Aim of the exercise => For the data below, restate word for word only the lines from the line containing "reg_rdata[SEL_LSB +: SEL_W]" through the line containing "Depth in word-level", both ends included.

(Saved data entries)
-.-.-
$ cat config.mk
export PLATFORM = sky130hd
export DESIGN_NAME = evt_irq_req
export DESIGN_NICKNAME = d
export VERILOG_FILES = /design/src/rtl/irq_evt_pkg.sv /design/src/rtl/irq_edge_track.sv /design/src/rtl/irq_evt_select.sv /design/src/rtl/irq_req_reg.sv /design/src/rtl/evt_irq_req.sv
export SDC_FILE = /design/constraint.sdc
export NUM_CORES = 1
export LEC_CHECK = 0
export BUFFER_PORTS_ARGS = -buffer_cell sky130_fd_sc_hd__buf_2
export CORE_UTILIZATION = 32
export CTS_BUF_LIST = sky130_fd_sc_hd__clkbuf_4 sky130_fd_sc_hd__clkbuf_8
export DETAILED_ROUTE_END_ITERATION = 10
export PLACE_DENSITY = 0.79
export SLEW_MARGIN = 20
export SYNTH_ARGS = -nofsm -noshare
export SYNTH_HDL_FRONTEND = slang
export SYNTH_SLANG_ARGS = --single-unit
export TNS_END_PERCENT = 100
$ cat constraint.sdc
create_clock -name clk -period 1.2 [get_ports clk]
set_clock_uncertainty 0.15 [all_clocks]
set_input_delay 0.36 -clock clk [delete_from_list [all_inputs] [get_ports clk]]
set_output_delay 0.36 -clock clk [all_outputs]
set_load 0.01 [all_outputs]
$ cat src/rtl/irq_evt_pkg.sv
package irq_evt_pkg;
  localparam int unsigned SEL_W = 3;
  localparam int unsigned N_SRC = 4;
  localparam int unsigned SRC_INIT = 0;
  localparam int unsigned SRC_CAL  = 1;
  localparam int unsigned SRC_RDY  = 2;
  localparam int unsigned SRC_THR  = 3;

  typedef enum logic [SEL_W-1:0] {
    EV_INIT     = 3'd0,
    EV_CAL      = 3'd1,
    EV_READY    = 3'd2,
    EV_THR_RISE = 3'd3,
    EV_THR_FALL = 3'd4
  } evt_code_e;
endpackage

$ cat src/rtl/irq_edge_track.sv
module irq_edge_track #(
  parameter int unsigned N = 4
) (
  input  logic         clk,
  input  logic         rst_n,
  input  logic [N-1:0] din,
  output logic [N-1:0] rise,
  output logic [N-1:0] fall
);
  logic [N-1:0] smp_q, prv_q;

  for (genvar i = 0; i < N; i++) begin : g_bit
    logic smp_d, prv_d;

    always_comb begin
      smp_d = din[i];
      prv_d = smp_q[i];
    end

    always_ff @(posedge clk or negedge rst_n) begin
      if (!rst_n) begin
        smp_q[i] <= 1'b0;
        prv_q[i] <= 1'b0;
      end else begin
        smp_q[i] <= smp_d;
        prv_q[i] <= prv_d;
      end
    end

    assign rise[i] = smp_q[i] & ~prv_q[i];
    assign fall[i] = ~smp_q[i] & prv_q[i];
  end
endmodule

$ cat src/rtl/irq_evt_select.sv
module irq_evt_select
  import irq_evt_pkg::*;
(
  input  logic [SEL_W-1:0] sel,
  input  logic [N_SRC-1:0] rise,
  input  logic [N_SRC-1:0] fall,
  input  logic             sel_chg,
  output logic             fire
);
  logic hit;

  always_comb begin
    case (sel)
      EV_INIT:     hit = rise[SRC_INIT];
      EV_CAL:      hit = rise[SRC_CAL];
      EV_READY:    hit = rise[SRC_RDY];
      EV_THR_RISE: hit = rise[SRC_THR];
      EV_THR_FALL: hit = fall[SRC_THR];
      default:     hit = 1'b0;
    endcase
    fire = hit & ~sel_chg;
  end
endmodule

$ cat src/rtl/irq_req_reg.sv
module irq_req_reg
  import irq_evt_pkg::*;
(
  input  logic             clk,
  input  logic             rst_n,
  input  logic             wr_en,
  input  logic [SEL_W-1:0] wr_sel,
  input  logic             wr_flag,
  input  logic             fire,
  output logic [SEL_W-1:0] sel_q,
  output logic             flag_q,
  output logic             sel_chg
);
  logic [SEL_W-1:0] sel_d;
  logic             flag_d;
  logic             sel_en;
  logic             flag_clr;

  always_comb begin
    sel_en   = wr_en;
    sel_chg  = wr_en && (wr_sel != sel_q);
    flag_clr = wr_en && !wr_flag;
    sel_d    = sel_en ? wr_sel : sel_q;
    flag_d   = fire | (flag_q & ~flag_clr);
  end

  always_ff @(posedge clk or negedge rst_n) begin
    if (!rst_n) begin
      sel_q  <= '0;
      flag_q <= 1'b0;
    end else begin
      sel_q  <= sel_d;
      flag_q <= flag_d;
    end
  end
endmodule

$ cat src/rtl/evt_irq_req.sv
module evt_irq_req
  import irq_evt_pkg::*;
#(
  parameter int unsigned REG_W   = 32,
  parameter int unsigned SEL_LSB = 8
) (
  input  logic             clk,
  input  logic             rst_n,
  input  logic             init_done_i,
  input  logic             cal_done_i,
  input  logic             chan_ready_i,
  input  logic             buf_thr_i,
  input  logic             reg_wr_en,
  input  logic [REG_W-1:0] reg_wdata,
  output logic [REG_W-1:0] reg_rdata,
  output logic             irq_o
);
  localparam int unsigned FLAG_POS = SEL_LSB + SEL_W;

  logic [N_SRC-1:0] ev_in, rise, fall;
  logic [SEL_W-1:0] sel_q;
  logic             flag_q, sel_chg, fire;
  logic             unused_wbits;

  always_comb begin
    ev_in           = '0;
    ev_in[SRC_INIT] = init_done_i;
    ev_in[SRC_CAL]  = cal_done_i;
    ev_in[SRC_RDY]  = chan_ready_i;
    ev_in[SRC_THR]  = buf_thr_i;
  end

  irq_edge_track #(.N(N_SRC)) i_edge (
    .clk  (clk),
    .rst_n(rst_n),
    .din  (ev_in),
    .rise (rise),
    .fall (fall)
  );

  irq_evt_select i_sel (
    .sel    (sel_q),
    .rise   (rise),
    .fall   (fall),
    .sel_chg(sel_chg),
    .fire   (fire)
  );

  irq_req_reg i_req (
    .clk    (clk),
    .rst_n  (rst_n),
    .wr_en  (reg_wr_en),
    .wr_sel (reg_wdata[SEL_LSB +: SEL_W]),
    .wr_flag(reg_wdata[FLAG_POS]),
    .fire   (fire),
    .sel_q  (sel_q),
    .flag_q (flag_q),
    .sel_chg(sel_chg)
  );

  assign unused_wbits = ^{reg_wdata[REG_W-1:FLAG_POS+1], reg_wdata[SEL_LSB-1:0]};

  always_comb begin
    reg_rdata                    = '0;
    reg_rdata[SEL_LSB +: SEL_W]  = sel_q;
    reg_rdata[FLAG_POS]          = flag_q;
  end

  assign irq_o = flag_q;
endmodule

After elaboration in Yosys (flattened, before gate mapping). Index checks and enable logic that the tools add are counted.

$add $sub $neg: 0. Multiply operators: 0. Divide/modulo/power cells: 0. Magnitude comparators: 0. Equal/unequal tests: 5. Shift operators: 0. Multiplexer cells: 1. Bitwise operators: 15. Reductions and logical operators: 4.

Operators by type and width (count): $and A1 B1 Y1 (7); $not A1 Y1 (7); $eq A3 B2 Y1 const B (2); $pmux W1 S5 (1); $eq A3 B1 Y1 const B (1); $eq A3 B3 Y1 const B (1); $logic_not A3 Y1 (1); $ne A3 B3 Y1 (1); $logic_and A1 B1 Y1 (2); $logic_not A1 Y1 (1); $or A1 B1 Y1 (1).

Flip-flop bits (word level): 12. Bits in latches: 0. RAM bits: 0. ROM bits: 0. Bits of input ports: 39. Output and inout port bits: 33. Logic and storage cells: 35. Memories kept: 0.

Logic depth before layout (Yosys ltp). Gate-level depths: netlist (run 1).

Depth in word-level cells: 5. Mapped depth: 5. Mapped depth without buffers: 5.

Modules after synthesis. Synthesis (run 1) repeated with hierarchy kept, for this count alone.

Cell total of the unflattened synthesis: 66. Area, all modules: 710.7 um^2.

By module, submodules not included: irq_edge_track (times used 1, cells each 16, area each 250.2 um^2, seq. area each 200.2 um^2); evt_irq_req (times used 1, cells each 30, area each 221.5 um^2, seq. area each 0.0 um^2); irq_req_reg (times used 1, cells each 13, area each 182.7 um^2, seq. area each 100.1 um^2); irq_evt_select (times used 1, cells each 7, area each 56.3 um^2, seq. area each 0.0 um^2).

Worst setup path before layout (run 1). OpenSTA, ideal clock, no wires.

Kind: flip-flop to flip-flop. Start: reg i_req.sel_q[1]. End: reg i_req.flag_q. Setup time: 126 ps. Data arrival time: 1013 ps. Slack: -90 ps. Stages on the path, launching flop included: 6. Buffers on the path: 0. Period minus slack after synthesis: 1290 ps. Path through: dfrtp_1 -> nor3b_1 -> a21oi_1 -> o22ai_2 -> a32oi_1 -> o21ai_1.

Word-level cells in the longest chain between the ends: 5. Elaborated cells on any way between the ends: 11.

RTL lines: start, declared (RTL line irq_req_reg.sv:10) `output logic [SEL_W-1:0] sel_q,`; start signal, assigned (RTL line irq_req_reg.sv:32) `sel_q <= sel_d;`; branches (longest 3 deep; another with $pmux W1 S5); $and A1 B1 Y1 * (RTL line irq_evt_select.sv:21) `fire = hit & ~sel_chg;`; $or A1 B1 Y1 * (RTL line irq_req_reg.sv:24) `flag_d = fire | (flag_q & ~flag_clr);`; via i_req.flag_d (RTL line irq_req_reg.sv:15) `logic flag_d;`; end signal, assigned (RTL line irq_req_reg.sv:33) `flag_q <= flag_d;`; end, declared (RTL line irq_req_reg.sv:11) `output logic flag_q,`.

Mark *: on every way through the listed nets, which the timed path passes. A chain may end at the register's enable or synchronous reset.

Worst setup path in the final report (run 1). Ends and elaborated chain as after synthesis.

==> reports/results.tsv, run 1 <==
stage	metric	value	unit
synth	top-count cell post-synth	buf_4	
placed_design	DP Wirelength	727	um
synth	Post-synth top cells	buf_4, dfrtp_1, mux2_1, xor2_1	
synth	Synth area leaders	dfrtp_1, buf_4, mux2_1	
job	maxcap violations	0	
placed_design	Port Buffers	15	
grt	global route overflow	0	
grt	vias in the first global route	350	
pwr	Leakage	0.410	nW
pwr	worst vdd ir	1.12	mV
route	Routed Antenna Nets	0	
synth	sequential fraction of the synthesis area	44.9	%
timing	FMAX	699	MHz
synth	Post-synth EDFFs	0	
synth	post-synthesis adder-cell area fraction	0	%
status	violated checks	negative setup slack	
clocking	H-tree depth	1	
clocking	total CTS buffers	3	
synth	Synth Instances	62	
grt	pin count of the biggest net entering global routing	13	
grt	gr usage total	9.29	%
synth	Synth cell types	15	
layout	Layout Cells excl Fill	113	
hold_path	worst hold path class	in -> reg	
floorplan	DIE WIDTH	47.7	um
synth	Synth Flop Type	dfrtp_1	
layout	final layout net count	126	
clocking	# clock sinks	12	
route	vias per cell	3.78	
route	via count	427	
worst_setup_path	Setup crit end kind	flop	
layout	layout cells sized above 1	37.2	%
timing	Total Neg Setup Slack	-1.07	ns
floorplan	die area	2270	um2
timing	crit path setup slack, layout	-0.230	ns
synth	#FFs+latches synth	12	
timing	Final Setup Violations	6	
floorplan	I/O pin count	72	
route	DRT iter0 DRCs	1	
synth	largest area contributor in the netlist	dfrtp_1	
grt	first-pass GRT wire length	1460	um
floorplan	Core Rows	16	
route	wire per inst	8.56	um
timing	max-slew violations	0	
synth	Synth Area in Compound Gates	7.68	%
layout	antenna cells	0	
synth	post-synth top area share	44.9	%
route	Routed WL	967	um
synth	Mapped Area	668	um2
timing	RSZ-0062 raised after global routing	true	
placed_design	GP Congestion	0.769	
worst_setup_path	startpoint types	flop	
clocking	maximum clock insertion buffer count	2	
synth	area share of and/or/nand/nor cells after synthesis	4.12	%
worst_setup_path	Req. time, crit path	1.24	ns
worst_setup_path	critical path data arrival time	1.47	ns
floorplan	Initial Utilization	34.1	%
route	TritonRoute pass-1 iters	2	
synth	fraction of registers with async set/reset	100	%
layout	Area Overhead vs Synth	19.3	%
floorplan	Die Y	47.7	um
synth	mean post-synth cell area	10.8	um2
grt	initial antenna violation count	0	
synth	Post-Synth XOR/XNOR Area	3.93	%
clocking	Clk pin slew, worst setup/hold paths	0.07	ns
synth	total number of yosys warnings	0	
worst_setup_path	critical path class	reg -> reg	
route	DR DRC count	0	
timing	Final Hold Vio Count	0	
clocking	Root Buffer	clkbuf_4	
placed_design	Placed Cells	104	
timing	final worst path period share	119	%
synth	main combinational cell family by area after synthesis	buffers and inverters	
synth	multiplexer share of the synthesized area	5.06	%
status	outcome	complete, but fails checks	
clocking	CTS tree	built	
worst_setup_path	CP max FO	4	
timing	Final Critical Period	1.43	ns
floorplan	core box area	1960	um2
pwr	cell area power density	1270	nW/um2
clocking	worst skew pair latency	0.26	ns
-- cell usage in the layout (no fill, tap or decap) --
cell / n
a21oi_1: 2
nor2_1: 1
nand2_1: 1
nor3b_2: 2
o21ai_1: 1
dfrtp_2: 3
dfrtp_1: 9
o22ai_2: 1
buf_2: 12
clkbuf_8: 1
conb_1: 28
buf_4: 4
inv_1: 2
mux2_1: 3
a32oi_1: 2
a31oi_1: 1
buf_6: 5
dlygate4sd3_1: 1
xor2_1: 3
nor3_2: 1
clkbuf_4: 3
-- cell type report --
class / instances / area, um2
inverter: 2 / 7.51
timing repair buffer: 22 / 156
fill: 195 / 1160
tap: 27 / 33.8
clock buffer: 4 / 36.3
sequential: 12 / 304
multi-input combinational: 46 / 259
-- worst paths after layout --
check | cells past startpoint | end | slack, ns | from
setup / recovery | 6 | i_req.flag_q | -0.23 | i_req.sel_q[1]
hold / removal | 1 | i_edge.g_bit[2].prv_d | 0.05 | chan_ready_i
setup reg to reg | 6 | i_req.flag_q | -0.23 | i_req.sel_q[1]
hold reg to reg | 0 | i_edge.prv_q[0] | 0.23 | i_edge.g_bit[0].prv_d
max in group asynchronous | 2 | i_req.sel_q[0] | 0.33 | rst_n
min in group asynchronous | 2 | i_edge.prv_q[0] | 0.35 | rst_n
-- cell families after synthesis --
kind of cell,Yosys count
muxes,3
DFF,12
and+or+nand+nor,5
AOI/OAI and AO/OA,7
xor gates and xnor gates,3
buffers and inverters,31
other,1
-- registers in the layout (all words and copies together) (netlist names) --
signal              count
i_edge.prv_q            4
i_req.flag_q            1
i_req.sel_q             3
i_edge.g_bit.prv_d      4
-- power breakdown --
group | total (W) | internal, W | leakage, nW | switching [W]
Sequential | 0.000464 | 0.000438 | 0.137 | 0.0000266
Combinational | 0.000239 | 0.000114 | 0.252 | 0.000125
Clock | 0.000309 | 0.000184 | 0.0210 | 0.000125
-- critical path: stages, from the launching register on --
cell and delay, ns:
dfrtp_2 0.42, buf_4 0.16, nor3b_2 0.16, a21oi_1 0.10, o22ai_2 0.17, a32oi_1 0.12, o21ai_1 0.08
-- stage by stage --
stage	area (um2)	setup slack [ns]	utilization (%)	hold WS, ns	power, W
global placement	684	-0.0795	34.9	0.0900	0.000645
global route	797	-0.254	40.6	0.0315	0.00108
floorplan	778	-0.0346	-	-0.0856	0.000652
CTS	779	-0.219	39.7	0.0468	0.000996
finish	797	-0.230	40.6	0.0480	0.00101
detailed placement	684	-0.123	34.9	0.0941	0.000651
-- timing repair --
action | CTS | global route
setup endpoints to repair | 6 | 6
buffers inserted | 3 | 1
gates cloned | 0 | 0
hold endpoints to repair | 12 | 0
hold buffers | 1 | 0
resized for setup | 5 | 2
-- layer usage --
layer	up-vias	track usage, %	part of all wire (%)
li1	192	-	-
met1	200	10.3	38
met3	0	2.26	8.2
met2	35	17.0	54
met5	-	0	0
met4	0	3.33	0
No activity file was read; power rests on OpenSTA's default activity.
==> inputs of run 2 (changes only) <==
--- a/config.mk
+++ b/config.mk
@@ -6,10 +6,13 @@
 export NUM_CORES = 1
 export LEC_CHECK = 0
 export BUFFER_PORTS_ARGS = -buffer_cell sky130_fd_sc_hd__buf_2
-export CORE_UTILIZATION = 32
+export CELL_PAD_IN_SITES_DETAIL_PLACEMENT = 0
+export CELL_PAD_IN_SITES_GLOBAL_PLACEMENT = 1
+export CORE_UTILIZATION = 21
 export CTS_BUF_LIST = sky130_fd_sc_hd__clkbuf_4 sky130_fd_sc_hd__clkbuf_8
 export DETAILED_ROUTE_END_ITERATION = 10
-export PLACE_DENSITY = 0.79
+export PLACE_DENSITY = 0.78
+export SKIP_CTS_REPAIR_TIMING = 1
 export SLEW_MARGIN = 20
 export SYNTH_ARGS = -nofsm -noshare
 export SYNTH_HDL_FRONTEND = slang
==> run 2 against run 1 <==
- the run still ends with negative setup slack left
- cell count up 18%
- setup slack worse by 0.024 ns
- via count decreased by 1.2%
- critical path type is now reg -> out
==> reports/results.tsv, run 2 (synthesized netlist as in run 1, its figures left out) <==
stage	metric	value	unit	change
worst_setup_path	Setup crit end kind	output port		
placed_design	GP Congestion	0.696		-9.5%
clocking	H-tree depth	1		unchanged
grt	global route overflow	0		unchanged
floorplan	core box area	3030	um2	+54%
pwr	Leakage	0.423	nW	+3.1%
grt	pin count of the biggest net entering global routing	13		unchanged
layout	final core utilization	27.6	%	-13 points
layout	final layout net count	129		+2.4%
route	Routed Antenna Nets	0		unchanged
clocking	CTS tree	built		
clocking	total CTS buffers	3		unchanged
timing	Final Hold Vio Count	0		unchanged
grt	initial antenna violation count	0		unchanged
worst_setup_path	CP max FO	4		unchanged
worst_setup_path	R2R setup slack	-0.19	ns	+0.04 ns
route	wire per inst	7.15	um	-16%
hold_path	worst hold path class	in -> reg		
floorplan	die area	3410	um2	+50%
layout	most common cell after layout, fill and taps aside	conb_1		
placed_design	Port Buffers	15		unchanged
job	maxcap violations	0		unchanged
layout	layout cells sized above 1	39.3	%	+2.1 points
timing	max-slew violations	0		unchanged
clocking	Clk pin slew, worst setup/hold paths	0.07	ns	about the same
timing	RSZ-0062 raised after global routing	true		
pwr	cell area power density	1180	nW/um2	-7.2%
clocking	# clock sinks	12		unchanged
floorplan	I/O pin count	72		unchanged
route	TritonRoute pass-1 iters	3		+1
placed_design	DP Wirelength	740	um	+1.9%
grt	vias in the first global route	361		+3.1%
timing	Final Setup Violations	6		unchanged
route	via count	422		-1.2%
floorplan	DIE WIDTH	58.4	um	+22%
pwr	total power draw	0.000986	W	-2.5%
worst_setup_path	critical path data arrival time	0.94	ns	-0.53 ns
clocking	Root Buffer	clkbuf_4		
worst_setup_path	Req. time, crit path	0.69	ns	-0.55 ns
status	violated checks	negative setup slack		
pwr	worst vdd ir	0.509	mV	-55%
status	outcome	complete, but fails checks		
route	DR DRC count	0		unchanged
timing	Final Critical Period	1.45	ns	+0.0236 ns
route	vias per cell	3.17		-16%
floorplan	Die Y	58.4	um	+22%
route	Routed WL	951	um	-1.7%
clocking	worst skew pair latency	0.27	ns	about the same
route	DRT iter0 DRCs	8		+7
timing	worst hold margin	0.0415	ns	-0.00652 ns
layout	Area Overhead vs Synth	25.3	%	
timing	crit path setup slack, layout	-0.253	ns	-0.0236 ns
clocking	maximum clock insertion buffer count	2		unchanged
layout	antenna cells	0		unchanged
timing	FMAX	688	MHz	-1.6%
floorplan	Core Rows	20		+4
worst_setup_path	critical path class	reg -> out		
grt	gr usage total	5.64	%	-3.7 points
timing	final worst path period share	121	%	+2.0 points
floorplan	Initial Utilization	22.1	%	-12 points
grt	first-pass GRT wire length	1410	um	-3.8%
worst_setup_path	startpoint types	flop		
layout	commonest cells after routing, fill and taps aside	conb_1, buf_2, dfrtp_1		
placed_design	Setup WS pre-CTS	-0.0911	ns	+0.0319 ns
==> run 2: path summary, 6_finish.rpt <==
check / to / start / cells past startpoint
min: i_edge.g_bit[1].prv_d / cal_done_i / 1
max in group asynchronous: i_req.sel_q[2] / rst_n / 2
max reg2reg: i_req.flag_q / i_req.sel_q[2] / 6
min reg2reg: i_edge.prv_q[0] / i_edge.g_bit[0].prv_d / 0
max: reg_rdata[10] / i_req.sel_q[2] / 2
min in group asynchronous: i_edge.g_bit[1].prv_d / rst_n / 2
==> run 2: metal layers <==
layer  global-route usage (%)  vias up  part of all wire [%]
li1                         -      200                     -
met1                     6.06      183                    39
met2                     8.87       37                    48
met3                     1.10        2                    10
met4                     6.12        0                   2.3
met5                        0        -                     0
==> run 2: critical path, stage by stage (launching register included) <==
cell	delay, ns
dfrtp_2	0.44
buf_6	0.13
buf_6	0.11
==> run 2: area by class of cell <==
type | instances | area (um2)
multi-input combinational | 46 | 258
clock buffer | 4 | 30.0
tap | 44 | 55.1
timing repair buffer | 25 | 183
fill | 321 | 2190
sequential | 12 | 304
inverter | 2 | 7.51
==> run 2: power breakdown <==
part | switching, W | internal (W) | leakage (nW) | total [W]
Clock | 0.000125 | 0.000151 | 0.0184 | 0.000276
Combinational | 0.000126 | 0.000123 | 0.267 | 0.000249
Sequential | 0.0000237 | 0.000438 | 0.137 | 0.000461
==> run 2: through the flow <==
step	std cells	cell area [um2]	setup TNS [ns]
2_1_floorplan	89	778	-0.0346
3_3_place_gp	124	728	-0.105
3_5_place_dp	124	728	-0.115
6_report	133	837	-1.15
4_1_cts	128	758	-1.40
5_1_grt	133	837	-1.40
-.-.-
Reply =>
    reg_rdata[SEL_LSB +: SEL_W]  = sel_q;
    reg_rdata[FLAG_POS]          = flag_q;
  end

  assign irq_o = flag_q;
endmodule

After elaboration in Yosys (flattened, before gate mapping). Index checks and enable logic that the tools add are counted.

$add $sub $neg: 0. Multiply operators: 0. Divide/modulo/power cells: 0. Magnitude comparators: 0. Equal/unequal tests: 5. Shift operators: 0. Multiplexer cells: 1. Bitwise operators: 15. Reductions and logical operators: 4.

Operators by type and width (count): $and A1 B1 Y1 (7); $not A1 Y1 (7); $eq A3 B2 Y1 const B (2); $pmux W1 S5 (1); $eq A3 B1 Y1 const B (1); $eq A3 B3 Y1 const B (1); $logic_not A3 Y1 (1); $ne A3 B3 Y1 (1); $logic_and A1 B1 Y1 (2); $logic_not A1 Y1 (1); $or A1 B1 Y1 (1).

Flip-flop bits (word level): 12. Bits in latches: 0. RAM bits: 0. ROM bits: 0. Bits of input ports: 39. Output and inout port bits: 33. Logic and storage cells: 35. Memories kept: 0.

Logic depth before layout (Yosys ltp). Gate-level depths: netlist (run 1).

Depth in word-level cells: 5. Mapped depth: 5. Mapped depth without buffers: 5.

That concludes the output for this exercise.